> [Records for processing]
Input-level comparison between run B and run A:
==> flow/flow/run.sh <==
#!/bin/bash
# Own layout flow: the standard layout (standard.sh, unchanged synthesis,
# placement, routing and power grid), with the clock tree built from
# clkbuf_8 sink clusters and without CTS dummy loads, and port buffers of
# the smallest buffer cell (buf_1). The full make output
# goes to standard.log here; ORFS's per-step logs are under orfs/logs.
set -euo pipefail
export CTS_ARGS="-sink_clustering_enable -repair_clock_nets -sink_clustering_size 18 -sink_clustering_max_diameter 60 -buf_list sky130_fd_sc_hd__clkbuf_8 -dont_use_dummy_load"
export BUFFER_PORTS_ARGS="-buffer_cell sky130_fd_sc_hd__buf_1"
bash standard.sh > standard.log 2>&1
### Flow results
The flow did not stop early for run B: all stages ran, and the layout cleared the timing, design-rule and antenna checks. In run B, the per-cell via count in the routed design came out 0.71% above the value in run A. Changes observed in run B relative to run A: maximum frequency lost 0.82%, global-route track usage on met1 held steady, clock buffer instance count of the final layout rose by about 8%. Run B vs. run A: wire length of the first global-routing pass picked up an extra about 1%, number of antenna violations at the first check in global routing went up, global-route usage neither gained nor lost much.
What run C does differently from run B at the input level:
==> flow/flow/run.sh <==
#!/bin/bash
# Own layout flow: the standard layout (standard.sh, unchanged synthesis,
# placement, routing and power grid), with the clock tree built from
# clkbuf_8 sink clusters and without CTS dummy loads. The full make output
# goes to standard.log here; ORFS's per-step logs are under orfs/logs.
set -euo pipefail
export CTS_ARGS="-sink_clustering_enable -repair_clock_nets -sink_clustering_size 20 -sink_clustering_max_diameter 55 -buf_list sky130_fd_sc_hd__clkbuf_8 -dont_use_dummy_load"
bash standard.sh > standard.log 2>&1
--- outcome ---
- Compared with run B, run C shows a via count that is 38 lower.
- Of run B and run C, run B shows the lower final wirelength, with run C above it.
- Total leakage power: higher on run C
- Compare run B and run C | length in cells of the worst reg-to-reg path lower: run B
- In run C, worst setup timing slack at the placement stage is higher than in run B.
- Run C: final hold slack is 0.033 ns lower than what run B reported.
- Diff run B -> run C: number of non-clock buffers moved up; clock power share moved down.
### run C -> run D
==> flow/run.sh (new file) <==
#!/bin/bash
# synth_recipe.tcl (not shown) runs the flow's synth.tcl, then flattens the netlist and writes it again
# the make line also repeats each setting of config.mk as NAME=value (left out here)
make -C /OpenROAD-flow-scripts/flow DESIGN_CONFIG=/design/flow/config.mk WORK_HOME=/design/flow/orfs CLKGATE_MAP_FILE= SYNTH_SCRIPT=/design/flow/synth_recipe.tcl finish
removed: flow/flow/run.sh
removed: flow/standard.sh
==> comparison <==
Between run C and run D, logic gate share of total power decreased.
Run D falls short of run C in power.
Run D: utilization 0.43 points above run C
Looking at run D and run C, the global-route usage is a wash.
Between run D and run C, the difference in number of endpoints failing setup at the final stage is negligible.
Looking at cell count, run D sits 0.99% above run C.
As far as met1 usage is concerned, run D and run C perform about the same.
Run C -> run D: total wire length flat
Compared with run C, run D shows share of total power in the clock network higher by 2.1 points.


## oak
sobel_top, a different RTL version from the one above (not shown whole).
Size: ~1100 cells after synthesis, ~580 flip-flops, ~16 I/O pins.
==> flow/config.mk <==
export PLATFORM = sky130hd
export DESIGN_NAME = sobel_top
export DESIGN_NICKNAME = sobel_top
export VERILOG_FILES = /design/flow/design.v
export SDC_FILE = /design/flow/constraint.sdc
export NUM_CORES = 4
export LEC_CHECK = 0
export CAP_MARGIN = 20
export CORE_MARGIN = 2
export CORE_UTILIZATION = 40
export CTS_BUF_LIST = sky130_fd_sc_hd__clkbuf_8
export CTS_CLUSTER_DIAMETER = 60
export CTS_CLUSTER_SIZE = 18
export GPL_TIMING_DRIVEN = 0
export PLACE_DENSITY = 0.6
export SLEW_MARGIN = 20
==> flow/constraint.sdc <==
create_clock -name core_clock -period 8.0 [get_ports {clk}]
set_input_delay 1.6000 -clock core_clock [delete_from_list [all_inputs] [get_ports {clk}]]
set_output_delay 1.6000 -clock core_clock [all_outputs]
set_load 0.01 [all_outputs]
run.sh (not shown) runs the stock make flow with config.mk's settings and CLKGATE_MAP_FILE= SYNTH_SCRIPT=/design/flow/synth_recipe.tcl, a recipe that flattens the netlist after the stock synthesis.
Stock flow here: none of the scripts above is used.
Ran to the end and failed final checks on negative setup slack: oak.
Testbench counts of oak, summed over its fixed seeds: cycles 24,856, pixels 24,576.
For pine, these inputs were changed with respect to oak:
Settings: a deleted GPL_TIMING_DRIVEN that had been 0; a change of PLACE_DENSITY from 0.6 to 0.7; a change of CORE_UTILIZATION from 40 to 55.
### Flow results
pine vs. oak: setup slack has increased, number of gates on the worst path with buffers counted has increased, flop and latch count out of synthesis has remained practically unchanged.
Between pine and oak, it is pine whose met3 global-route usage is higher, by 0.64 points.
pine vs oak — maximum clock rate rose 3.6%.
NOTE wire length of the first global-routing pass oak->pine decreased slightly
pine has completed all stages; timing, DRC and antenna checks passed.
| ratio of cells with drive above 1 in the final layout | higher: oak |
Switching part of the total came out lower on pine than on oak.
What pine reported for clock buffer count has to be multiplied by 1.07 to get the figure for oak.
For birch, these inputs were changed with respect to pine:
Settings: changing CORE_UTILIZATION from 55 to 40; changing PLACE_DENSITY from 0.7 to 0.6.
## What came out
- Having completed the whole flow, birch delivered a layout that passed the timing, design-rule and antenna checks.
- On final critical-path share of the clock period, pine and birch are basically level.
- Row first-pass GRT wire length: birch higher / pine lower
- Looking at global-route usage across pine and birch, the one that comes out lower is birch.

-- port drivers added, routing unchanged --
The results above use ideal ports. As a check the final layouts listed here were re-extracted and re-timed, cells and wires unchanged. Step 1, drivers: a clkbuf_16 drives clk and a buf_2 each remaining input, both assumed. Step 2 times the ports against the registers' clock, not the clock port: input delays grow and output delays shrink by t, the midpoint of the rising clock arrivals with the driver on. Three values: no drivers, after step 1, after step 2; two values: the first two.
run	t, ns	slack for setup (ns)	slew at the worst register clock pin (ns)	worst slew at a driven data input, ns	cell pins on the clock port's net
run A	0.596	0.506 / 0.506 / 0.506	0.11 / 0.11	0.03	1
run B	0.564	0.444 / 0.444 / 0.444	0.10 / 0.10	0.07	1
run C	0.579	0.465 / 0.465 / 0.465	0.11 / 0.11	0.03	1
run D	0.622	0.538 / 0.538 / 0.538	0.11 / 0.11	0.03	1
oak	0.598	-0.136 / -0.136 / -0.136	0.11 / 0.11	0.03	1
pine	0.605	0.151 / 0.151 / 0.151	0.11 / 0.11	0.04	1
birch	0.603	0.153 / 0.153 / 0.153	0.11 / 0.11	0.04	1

> [Exercise aim]
The lines to report are those in the material above that contain the word "shown"; copy every one of them.

> [Reply to the task]
# synth_recipe.tcl (not shown) runs the flow's synth.tcl, then flattens the netlist and writes it again
sobel_top, a different RTL version from the one above (not shown whole).
run.sh (not shown) runs the stock make flow with config.mk's settings and CLKGATE_MAP_FILE= SYNTH_SCRIPT=/design/flow/synth_recipe.tcl, a recipe that flattens the netlist after the stock synthesis.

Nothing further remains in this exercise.